Condizioni di salute e ricorso ai servizi sanitari in Italia e nell’Unione europea: l’indagine ISTAT

medico-famigliaGli italiani si ricoverano poco, vanno dal medico di famiglia e dallo specialista più della media dei cittadini degli altri paesi Ue (Ue-28), ma non dal dentista dove, anzi, sono agli ultimi posti nell’Ue per frequenza (e col dentista vanno poco anche dall’ortodontista e dall’igienista dentale). Prendono meno farmaci (prescritti o non prescritti) di quasi tutta l’Ue (sono terzultimi), hanno limitazioni fisiche (vista udito e motorie) abbastanza in media rispetto agli altri paesi, ma vanno decisamente peggio per le limitazioni del vivere quotidiano (cura della persona, mangiare, vestirsi, attività domestiche, ma anche nel prendere le medicine e così via) dove le percentuali sono sempre vicine ai valori più elevati.
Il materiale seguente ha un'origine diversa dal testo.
--- src/rtl/wordle_letter_match.sv ---
// rtl/wordle_letter_match.sv - find lowest unused answer position holding a letter
// Purpose: combinational yellow-pass matcher.
// Ports: letter_i (guess letter), answer_i (answer letters), used_i (consumed
//        answer positions), hit_o (any match), match_oh_o (one-hot, lowest wins).
module wordle_letter_match
  import wordle_pkg::*;
(
  input  letter_t          letter_i,
  input  letter_t          answer_i [COLS],
  input  logic [COLS-1:0]  used_i,
  output logic             hit_o,
  output logic [COLS-1:0]  match_oh_o
);

  logic [COLS-1:0] cand;

  always_comb begin
    cand = '0;
    for (int j = 0; j < COLS; j++) begin
      cand[j] = !used_i[j] && (answer_i[j] == letter_i);
    end
  end

  assign hit_o      = |cand;
  // Isolate the lowest set bit so the leftmost free answer letter is consumed.
  assign match_oh_o = cand & (~cand + 1'b1);

endmodule

--- src/rtl/wordle_scorer.sv ---
// rtl/wordle_scorer.sv - Wordle guess scorer with 6x5 tile colour grid
// Purpose: scores a committed guess (green pass, then yellow pass) and writes
//          the row of colours into the grid; renderer reads tiles combinationally.
// Ports: Clk, reset (async, active-high); Start/Clear commands; guess/answer/row
//        operands; Busy/Done/Win/Err status; rd_row/rd_col -> rd_color read port.
module wordle_scorer
  import wordle_pkg::*;
(
  input  logic               Clk,
  input  logic               reset,
  input  logic               Start,
  input  logic               Clear,
  input  logic [COLS*LW-1:0] guess,
  input  logic [COLS*LW-1:0] answer,
  input  logic [2:0]         row,
  output logic               Busy,
  output logic               Done,
  output logic               Win,
  output logic               Err,
  input  logic [2:0]         rd_row,
  input  logic [2:0]         rd_col,
  output logic [1:0]         rd_color
);

  state_t                        state_q;
  letter_t                       guess_q  [COLS];
  letter_t                       answer_q [COLS];
  logic [2:0]                    row_q;
  logic [2:0]                    idx_q;
  logic [COLS-1:0]               green_q;
  logic [COLS-1:0]               used_q;
  logic [1:0]                    color_q  [COLS];
  logic [ROWS*COLS-1:0][1:0]     grid_q;
  logic                          busy_q, done_q, win_q, err_q;

  logic                          hit;
  logic [COLS-1:0]               match_oh;

  wordle_letter_match u_match (
    .letter_i   (guess_q[idx_q]),
    .answer_i   (answer_q),
    .used_i     (used_q),
    .hit_o      (hit),
    .match_oh_o (match_oh)
  );

  always_ff @(posedge Clk or posedge reset) begin
    if (reset) begin
      state_q <= S_IDLE;
      row_q   <= '0;
      idx_q   <= '0;
      green_q <= '0;
      used_q  <= '0;
      grid_q  <= '0;
      busy_q  <= 1'b0;
      done_q  <= 1'b0;
      win_q   <= 1'b0;
      err_q   <= 1'b0;
      for (int i = 0; i < COLS; i++) begin
        guess_q[i]  <= '0;
        answer_q[i] <= '0;
        color_q[i]  <= COL_EMPTY;
      end
    end else begin
      done_q <= 1'b0;
      if (Clear) begin
        // Clear beats Start and aborts any scoring in flight.
        state_q <= S_IDLE;
        grid_q  <= '0;
        busy_q  <= 1'b0;
        win_q   <= 1'b0;
        err_q   <= 1'b0;
      end else begin
        case (state_q)
          S_IDLE: begin
            if (Start) begin
              for (int i = 0; i < COLS; i++) begin
                guess_q[i]  <= letter_at(guess, i);
                answer_q[i] <= letter_at(answer, i);
              end
              row_q   <= row;
              green_q <= '0;
              used_q  <= '0;
              win_q   <= 1'b0;
              err_q   <= 1'b0;
              idx_q   <= '0;
              busy_q  <= 1'b1;
              state_q <= S_GREEN;
            end
          end
          S_GREEN: begin
            // The latched row is validated on the first green cycle.
            if (idx_q == 3'd0 && row_q >= 3'(ROWS)) begin
              err_q   <= 1'b1;
              done_q  <= 1'b1;
              state_q <= S_DONE;
            end else begin
              if (guess_q[idx_q] == answer_q[idx_q]) begin
                green_q[idx_q] <= 1'b1;
                used_q[idx_q]  <= 1'b1;
              end
              if (idx_q == 3'(COLS-1)) begin
                idx_q   <= '0;
                state_q <= S_YELLOW;
              end else begin
                idx_q <= idx_q + 3'd1;
              end
            end
          end
          S_YELLOW: begin
            if (green_q[idx_q]) begin
              color_q[idx_q] <= COL_GREEN;
            end else if (hit) begin
              color_q[idx_q] <= COL_YELLOW;
              used_q         <= used_q | match_oh;
            end else begin
              color_q[idx_q] <= COL_GRAY;
            end
            if (idx_q == 3'(COLS-1)) begin
              state_q <= S_WRITE;
            end else begin
              idx_q <= idx_q + 3'd1;
            end
          end
          S_WRITE: begin
            for (int c = 0; c < COLS; c++) begin
              grid_q[{2'b00, row_q} * 5'(COLS) + 5'(c)] <= color_q[c];
            end
            win_q   <= &green_q;
            done_q  <= 1'b1;
            state_q <= S_DONE;
          end
          S_DONE: begin
            busy_q  <= 1'b0;
            state_q <= S_IDLE;
          end
          default: begin
            busy_q  <= 1'b0;
            state_q <= S_IDLE;
          end
        endcase
      end
    end
  end

  assign Busy = busy_q;
  assign Done = done_q;
  assign Win  = win_q;
  assign Err  = err_q;

  // Linear index only used when in range, so 5 bits suffice (max 29).
  logic [4:0] rd_lin;
  assign rd_lin   = {2'b00, rd_row} * 5'(COLS) + {2'b00, rd_col};
  assign rd_color = (rd_row < 3'(ROWS) && rd_col < 3'(COLS)) ? grid_q[rd_lin] : COL_EMPTY;

endmodule
$ cat src/rtl/instr_check_monitor_pkg.sv
// Shared definitions for the SAP-2 instruction-level check monitor.
// State constants stay plain logic vectors so legacy benches can compare them directly.
package instr_check_monitor_pkg;

   localparam int unsigned MON_DATA_WIDTH = 8;

   typedef logic [2:0] mon_state_t;

   localparam mon_state_t MON_IDLE       = 3'd0;
   localparam mon_state_t MON_WAIT_INSTR = 3'd1;
   localparam mon_state_t MON_SAMPLE     = 3'd2;
   localparam mon_state_t MON_WAIT_HALT  = 3'd3;
   localparam mon_state_t MON_DONE       = 3'd4;

endpackage

$ cat src/rtl/instr_check_monitor_if.sv
// CPU observation and expectation-table write bus of the check monitor.
// The master side (bench or self-test sequencer) drives it; the monitor consumes it.
interface instr_check_monitor_if
   import instr_check_monitor_pkg::*;
#(
   parameter int unsigned DATA_WIDTH = MON_DATA_WIDTH,
   parameter int unsigned NUM_CH     = 4,
   parameter int unsigned MAX_STEPS  = 16
);
   localparam int unsigned STEP_W = $clog2(MAX_STEPS + 1);

   logic                         instr_complete;
   logic                         halt;
   logic [NUM_CH*DATA_WIDTH-1:0] ch_value;
   logic                         exp_wr_en;
   logic [STEP_W-1:0]            exp_wr_step;
   logic [NUM_CH*DATA_WIDTH-1:0] exp_wr_data;
   logic [NUM_CH-1:0]            exp_wr_mask;

   modport master (
      output instr_complete, halt, ch_value,
      output exp_wr_en, exp_wr_step, exp_wr_data, exp_wr_mask
   );

   modport slave (
      input instr_complete, halt, ch_value,
      input exp_wr_en, exp_wr_step, exp_wr_data, exp_wr_mask
   );

endinterface
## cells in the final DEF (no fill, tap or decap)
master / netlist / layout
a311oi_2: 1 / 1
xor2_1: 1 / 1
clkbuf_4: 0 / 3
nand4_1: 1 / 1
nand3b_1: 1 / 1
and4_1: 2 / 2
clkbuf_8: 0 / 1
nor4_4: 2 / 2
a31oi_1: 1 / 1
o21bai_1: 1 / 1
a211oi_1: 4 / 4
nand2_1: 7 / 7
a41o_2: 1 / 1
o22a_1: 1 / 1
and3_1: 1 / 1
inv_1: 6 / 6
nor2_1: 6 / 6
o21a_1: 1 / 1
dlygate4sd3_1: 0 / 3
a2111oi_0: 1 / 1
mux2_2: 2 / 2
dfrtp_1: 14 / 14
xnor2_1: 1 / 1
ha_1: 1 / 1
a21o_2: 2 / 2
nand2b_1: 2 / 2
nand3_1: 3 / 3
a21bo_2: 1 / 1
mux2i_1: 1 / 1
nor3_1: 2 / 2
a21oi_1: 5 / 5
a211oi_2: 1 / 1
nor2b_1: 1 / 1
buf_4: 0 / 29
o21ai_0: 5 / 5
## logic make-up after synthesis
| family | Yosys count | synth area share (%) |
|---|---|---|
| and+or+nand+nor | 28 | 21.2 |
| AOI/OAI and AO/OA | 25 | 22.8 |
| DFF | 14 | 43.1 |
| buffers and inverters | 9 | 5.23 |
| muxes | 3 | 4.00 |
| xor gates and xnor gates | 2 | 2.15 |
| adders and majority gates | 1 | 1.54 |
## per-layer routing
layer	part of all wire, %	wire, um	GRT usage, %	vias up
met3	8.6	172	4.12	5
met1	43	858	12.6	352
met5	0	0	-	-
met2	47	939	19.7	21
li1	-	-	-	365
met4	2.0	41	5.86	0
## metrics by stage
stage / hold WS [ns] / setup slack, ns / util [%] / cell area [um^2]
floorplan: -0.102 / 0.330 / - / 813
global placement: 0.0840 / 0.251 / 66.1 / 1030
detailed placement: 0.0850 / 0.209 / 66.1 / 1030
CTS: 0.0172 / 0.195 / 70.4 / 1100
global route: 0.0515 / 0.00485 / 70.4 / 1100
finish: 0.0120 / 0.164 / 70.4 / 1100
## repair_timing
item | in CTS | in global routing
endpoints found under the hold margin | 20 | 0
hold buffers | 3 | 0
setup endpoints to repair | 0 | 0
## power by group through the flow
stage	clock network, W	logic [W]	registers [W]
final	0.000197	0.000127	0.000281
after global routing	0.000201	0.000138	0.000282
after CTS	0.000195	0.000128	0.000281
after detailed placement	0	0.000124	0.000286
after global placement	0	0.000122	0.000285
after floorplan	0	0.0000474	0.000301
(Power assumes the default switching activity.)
Dal punto di vista dei disturbi depressivi sono tra quelli che ne soffrono meno, mentre rispetto al dolore fisico forte o molto forte sono circa a metà classifica (dodicesimi), ma con valori medi più elevati della media Ue.

Sono questi alcuni dati che emergono dai risultati dell’indagine sulle “Condizioni di salute e ricorso ai servizi sanitari in Italia e nell’Unione europea” nel 2015, appena elaborata dall’Istat utilizzando anche i dati del database Eurostat.